Pan Pacific Notebook

Peirsol Sets Backstroke Record, Phelps Fades

By Amy Shipley
Washington Post Staff Writer
Sunday, August 20, 2006

VICTORIA, B.C., Aug. 19 -- It's not every day that Michael Phelps is out of a race at the 100-meter mark, or that he loses by almost two-and-a-half seconds, or that a world record is being pursued and he's not in the hunt.

But not every race is the 200-meter backstroke.

As Phelps struggled to put forth a good showing in an event that is not his specialty, fellow American Aaron Peirsol broke his own world record in his signature race, touching the wall in 1 minute 54.44 seconds with roaring accompaniment from the crowd at the Pan Pacific Championships on Saturday.

Phelps, who had already won three gold medals here and who helped the United States set a world record in the 4x100 relay a little more than 30 minutes later, finished second in 1:56.81 -- more than a second slower than his personal best. Japan's Tomomi Morita was third in 1:58.53.

Peirsol, who also claimed the 100 backstroke title Thursday, owns the seven fastest times in the 200 backstroke in U.S. history. Before Saturday, he had broken the world record in the event three times in the last four years. (His old record was 1:54.66.) And then there is this: He hasn't lost a 200 backstroke race in six years. He wasn't going to start Saturday, even with Phelps next to him. It was Phelps's presence, he said, that pushed him to the record. Peirsol called it "the best swim of my life."

"I'm more of a racer than an individual swimmer," he said. "I relish those moments. . . . I know, no matter what, [Phelps] is going to push me the entire race. It's not every day that I have enough energy to pull away from the guy."

Phelps did not speak to reporters after the loss to Peirsol so he could prepare for the relay. He led off for a team that included Neil Walker, Cullen Jones and Jason Lezak; they finished in 3:12.46 -- crushing the record of 3:13.17 set by South Africa at the 2004 Summer Games.

Hoff Claims Silver

Two teenagers from the region came up just short in the 400-meter freestyle: Katie Hoff of Towson, Md., missed winning her fourth gold medal of this meet by less than four-tenths of a second, and Great Falls' Kate Ziegler missed a bronze medal -- which would have been her second medal here -- by five-hundredths.

Neither teen swam as fast as at the U.S. championships in early August, when both posted times that would have been good enough to earn the gold medal tonight.

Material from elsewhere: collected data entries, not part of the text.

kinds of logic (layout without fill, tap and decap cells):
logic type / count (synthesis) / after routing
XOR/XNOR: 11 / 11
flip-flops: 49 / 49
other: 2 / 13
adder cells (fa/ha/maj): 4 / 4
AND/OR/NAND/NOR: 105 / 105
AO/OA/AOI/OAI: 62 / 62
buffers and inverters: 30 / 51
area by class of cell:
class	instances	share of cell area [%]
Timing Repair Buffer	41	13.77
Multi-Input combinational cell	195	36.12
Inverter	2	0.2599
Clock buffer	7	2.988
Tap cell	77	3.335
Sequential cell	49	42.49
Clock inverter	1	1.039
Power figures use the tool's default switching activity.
### config.mk
export PLATFORM = sky130hd
export DESIGN_NAME = kanagawa_hal_multi_read_ram
export DESIGN_NICKNAME = d
export VERILOG_FILES = /design/src/rtl/kanagawa_hal_ram_pkg.sv /design/src/rtl/kanagawa_hal_ram_read_pipe.sv /design/src/rtl/kanagawa_hal_multi_read_ram.sv
export SDC_FILE = /design/constraint.sdc
export NUM_CORES = 2
export LEC_CHECK = 0
export CORE_MARGIN = 2
export CORE_UTILIZATION = 31
export CTS_CLUSTER_DIAMETER = 40
export CTS_CLUSTER_SIZE = 10
export DETAILED_ROUTE_END_ITERATION = 8
export PLACE_DENSITY = 0.5
export SLEW_MARGIN = 5
export SYNTH_ARGS = -nofsm -noshare
export SYNTH_HDL_FRONTEND = slang
export SYNTH_SLANG_ARGS = --single-unit
export TNS_END_PERCENT = 1
### constraint.sdc
create_clock -name clk -period 4.93 [get_ports clk]
set_clock_uncertainty 0.1 [all_clocks]
set_input_delay 1.2325 -clock clk [delete_from_list [all_inputs] [get_ports clk]]
set_output_delay 1.2325 -clock clk [all_outputs]
set_load 0.1 [all_outputs]
[src/rtl/nf10_axis_unpacker_if.sv]
// AXI4-Stream bundle (tdata/tstrb/tuser/tvalid/tready/tlast) shared by the
// narrow input and wide output sides of nf10_axis_unpacker.
interface nf10_axis_unpacker_if #(
    parameter int unsigned DataWidth  = 64,
    parameter int unsigned TuserWidth = 128
);
    logic [DataWidth-1:0]   tdata;
    logic [DataWidth/8-1:0] tstrb;
    logic [TuserWidth-1:0]  tuser;
    logic                   tvalid;
    logic                   tready;
    logic                   tlast;

    modport master (output tdata, tstrb, tuser, tvalid, tlast, input tready);
    modport slave  (input tdata, tstrb, tuser, tvalid, tlast, output tready);
endinterface

[src/rtl/nf10_axis_unpacker.sv]
// Packs narrow AXI4-Stream beats into a wide stream, holds first-beat tuser for the
// packet and checks LEN against the received byte count. NF10_AXIS_UNPACKER_STATS_EN enables counters.
module nf10_axis_unpacker #(
    parameter int unsigned C_S_AXIS_DATA_WIDTH = 64,
    parameter int unsigned C_M_AXIS_DATA_WIDTH = 256,
    parameter int unsigned C_TUSER_DATA_WIDTH  = 128,
    parameter int unsigned C_LEN_DATA_WIDTH    = 16,
    parameter int unsigned C_COUNT_WIDTH       = 32
) (
    input  logic                     axi_aclk,
    input  logic                     axi_resetn,
    nf10_axis_unpacker_if.slave      s_axis,
    nf10_axis_unpacker_if.master     m_axis,
    output logic                     len_err,
    output logic [C_COUNT_WIDTH-1:0] pkt_count,
    output logic [C_COUNT_WIDTH-1:0] err_count
);
    localparam int unsigned SBytes = C_S_AXIS_DATA_WIDTH / 8;
    localparam int unsigned MBytes = C_M_AXIS_DATA_WIDTH / 8;
    localparam int unsigned Ratio  = C_M_AXIS_DATA_WIDTH / C_S_AXIS_DATA_WIDTH;
    localparam int unsigned LaneW  = (Ratio > 1) ? $clog2(Ratio) : 1;
    localparam int unsigned CntW   = $clog2(SBytes) + 1;
    localparam int unsigned SumW   = C_LEN_DATA_WIDTH + 1;

    typedef enum logic [0:0] {StFirst, StBody} state_e;

    state_e                          state_q, state_d;
    logic [LaneW-1:0]                lane_q, lane_d;
    logic [C_M_AXIS_DATA_WIDTH-1:0]  acc_data_q, acc_data_d, word_data;
    logic [MBytes-1:0]               acc_strb_q, acc_strb_d, word_strb;
    logic [C_TUSER_DATA_WIDTH-1:0]   meta_q, meta_d, cur_meta;
    logic [C_LEN_DATA_WIDTH-1:0]     sum_q, sum_d, sum_sat;
    logic [SumW-1:0]                 sum_wide;
    logic [CntW-1:0]                 beat_bytes;

    logic [C_M_AXIS_DATA_WIDTH-1:0]  tdata_q, tdata_d;
    logic [MBytes-1:0]               tstrb_q, tstrb_d;
    logic [C_TUSER_DATA_WIDTH-1:0]   tuser_q, tuser_d;
    logic                            tvalid_q, tvalid_d;
    logic                            tlast_q, tlast_d;
    logic                            len_err_q, len_err_d;

    logic s_ready, accept, last_lane, complete, pkt_end, mismatch;

    assign s_ready   = ~tvalid_q | m_axis.tready;
    assign accept    = s_axis.tvalid & s_ready;
    assign last_lane = (lane_q == LaneW'(Ratio - 1));
    assign complete  = accept & (last_lane | s_axis.tlast);
    assign pkt_end   = accept & s_axis.tlast;
    assign cur_meta  = (state_q == StFirst) ? s_axis.tuser : meta_q;

    // Current beat merged into the accumulator; untouched upper lanes stay zero.
    always_comb begin
        word_data = acc_data_q;
        word_strb = acc_strb_q;
        for (int unsigned l = 0; l < Ratio; l++) begin
            if (lane_q == LaneW'(l)) begin
                word_data[l*C_S_AXIS_DATA_WIDTH +: C_S_AXIS_DATA_WIDTH] = s_axis.tdata;
                word_strb[l*SBytes +: SBytes] = s_axis.tstrb;
            end
        end
    end

    always_comb begin
        beat_bytes = '0;
        for (int unsigned i = 0; i < SBytes; i++) begin
            if (s_axis.tstrb[i]) beat_bytes = CntW'(i + 1);
        end
        sum_wide = SumW'(sum_q) + SumW'(beat_bytes);
        sum_sat  = sum_wide[C_LEN_DATA_WIDTH] ? '1 : sum_wide[C_LEN_DATA_WIDTH-1:0];
    end

    assign mismatch = pkt_end & (sum_sat != cur_meta[C_LEN_DATA_WIDTH-1:0]);

    always_comb begin
        state_d    = state_q;
        lane_d     = lane_q;
        acc_data_d = acc_data_q;
        acc_strb_d = acc_strb_q;
        meta_d     = meta_q;
        sum_d      = sum_q;
        if (accept) begin
            unique case (state_q)
                StFirst: begin
                    meta_d = s_axis.tuser;
                    if (!s_axis.tlast) state_d = StBody;
                end
                StBody: begin
                    if (s_axis.tlast) state_d = StFirst;
                end
                default: state_d = StFirst;
            endcase
            sum_d = s_axis.tlast ? '0 : sum_sat;
            if (complete) begin
                lane_d     = '0;
                acc_data_d = '0;
                acc_strb_d = '0;
            end else begin
                lane_d     = lane_q + LaneW'(1);
                acc_data_d = word_data;
                acc_strb_d = word_strb;
            end
        end
    end

    always_comb begin
        tdata_d   = tdata_q;
        tstrb_d   = tstrb_q;
        tuser_d   = tuser_q;
        tlast_d   = tlast_q;
        tvalid_d  = tvalid_q & ~m_axis.tready;
        len_err_d = mismatch;
        if (complete) begin
            tdata_d  = word_data;
            tstrb_d  = word_strb;
            tuser_d  = cur_meta;
            tlast_d  = s_axis.tlast;
            tvalid_d = 1'b1;
        end
    end

    always_ff @(posedge axi_aclk or negedge axi_resetn) begin
        if (!axi_resetn) begin
            state_q    <= StFirst;
            lane_q     <= '0;
            acc_data_q <= '0;
            acc_strb_q <= '0;
            meta_q     <= '0;
            sum_q      <= '0;
            tdata_q    <= '0;
            tstrb_q    <= '0;
            tuser_q    <= '0;
            tvalid_q   <= 1'b0;
            tlast_q    <= 1'b0;
            len_err_q  <= 1'b0;
        end else begin
            state_q    <= state_d;
            lane_q     <= lane_d;
            acc_data_q <= acc_data_d;
            acc_strb_q <= acc_strb_d;
            meta_q     <= meta_d;
            sum_q      <= sum_d;
            tdata_q    <= tdata_d;
            tstrb_q    <= tstrb_d;
            tuser_q    <= tuser_d;
            tvalid_q   <= tvalid_d;
            tlast_q    <= tlast_d;
            len_err_q  <= len_err_d;
        end
    end

    assign s_axis.tready = s_ready;
    assign m_axis.tdata  = tdata_q;
    assign m_axis.tstrb  = tstrb_q;
    assign m_axis.tuser  = tuser_q;
    assign m_axis.tvalid = tvalid_q;
    assign m_axis.tlast  = tlast_q;
    assign len_err       = len_err_q;

`ifdef NF10_AXIS_UNPACKER_STATS_EN
    logic [C_COUNT_WIDTH-1:0] pkt_count_q, err_count_q;

    always_ff @(posedge axi_aclk or negedge axi_resetn) begin
        if (!axi_resetn) begin
            pkt_count_q <= '0;
            err_count_q <= '0;
        end else begin
            if (pkt_end) pkt_count_q <= pkt_count_q + C_COUNT_WIDTH'(1);
            if (mismatch) err_count_q <= err_count_q + C_COUNT_WIDTH'(1);
        end
    end

    assign pkt_count = pkt_count_q;
    assign err_count = err_count_q;
`else
    assign pkt_count = '0;
    assign err_count = '0;
`endif

endmodule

Hoff, 17, claimed the silver medal in 4:07.98, just behind Japan's Ai Shibata, who touched the wall in 4:07.61. Japan's Sachiko Yamada finished third in 4:08.42, with Ziegler, 18, barely behind in 4:08.47.

At the U.S. championships in Irvine, Calif., Hoff and Ziegler swam under 4:06, with Ziegler edging Hoff for the title.

"I'm not that happy with it because at nationals I swam almost three seconds faster," Ziegler said.

"That wasn't really a best time," Hoff said. But "I'm glad I pulled out a silver for the U.S."

Hoff also can take consolation in her previous three golds in the 200 freestyle, 400 individual medley and 4x200 relay. And Ziegler already met one of her primary goals here: winning the 1,500 free. Ziegler attributed her slower time to her focus on longer distances in preparing for this meet. On Sunday, she competes in the 800.

"It happens," she said. "You've just got to get back and work hard . . . [but] I definitely would have liked to have won a medal."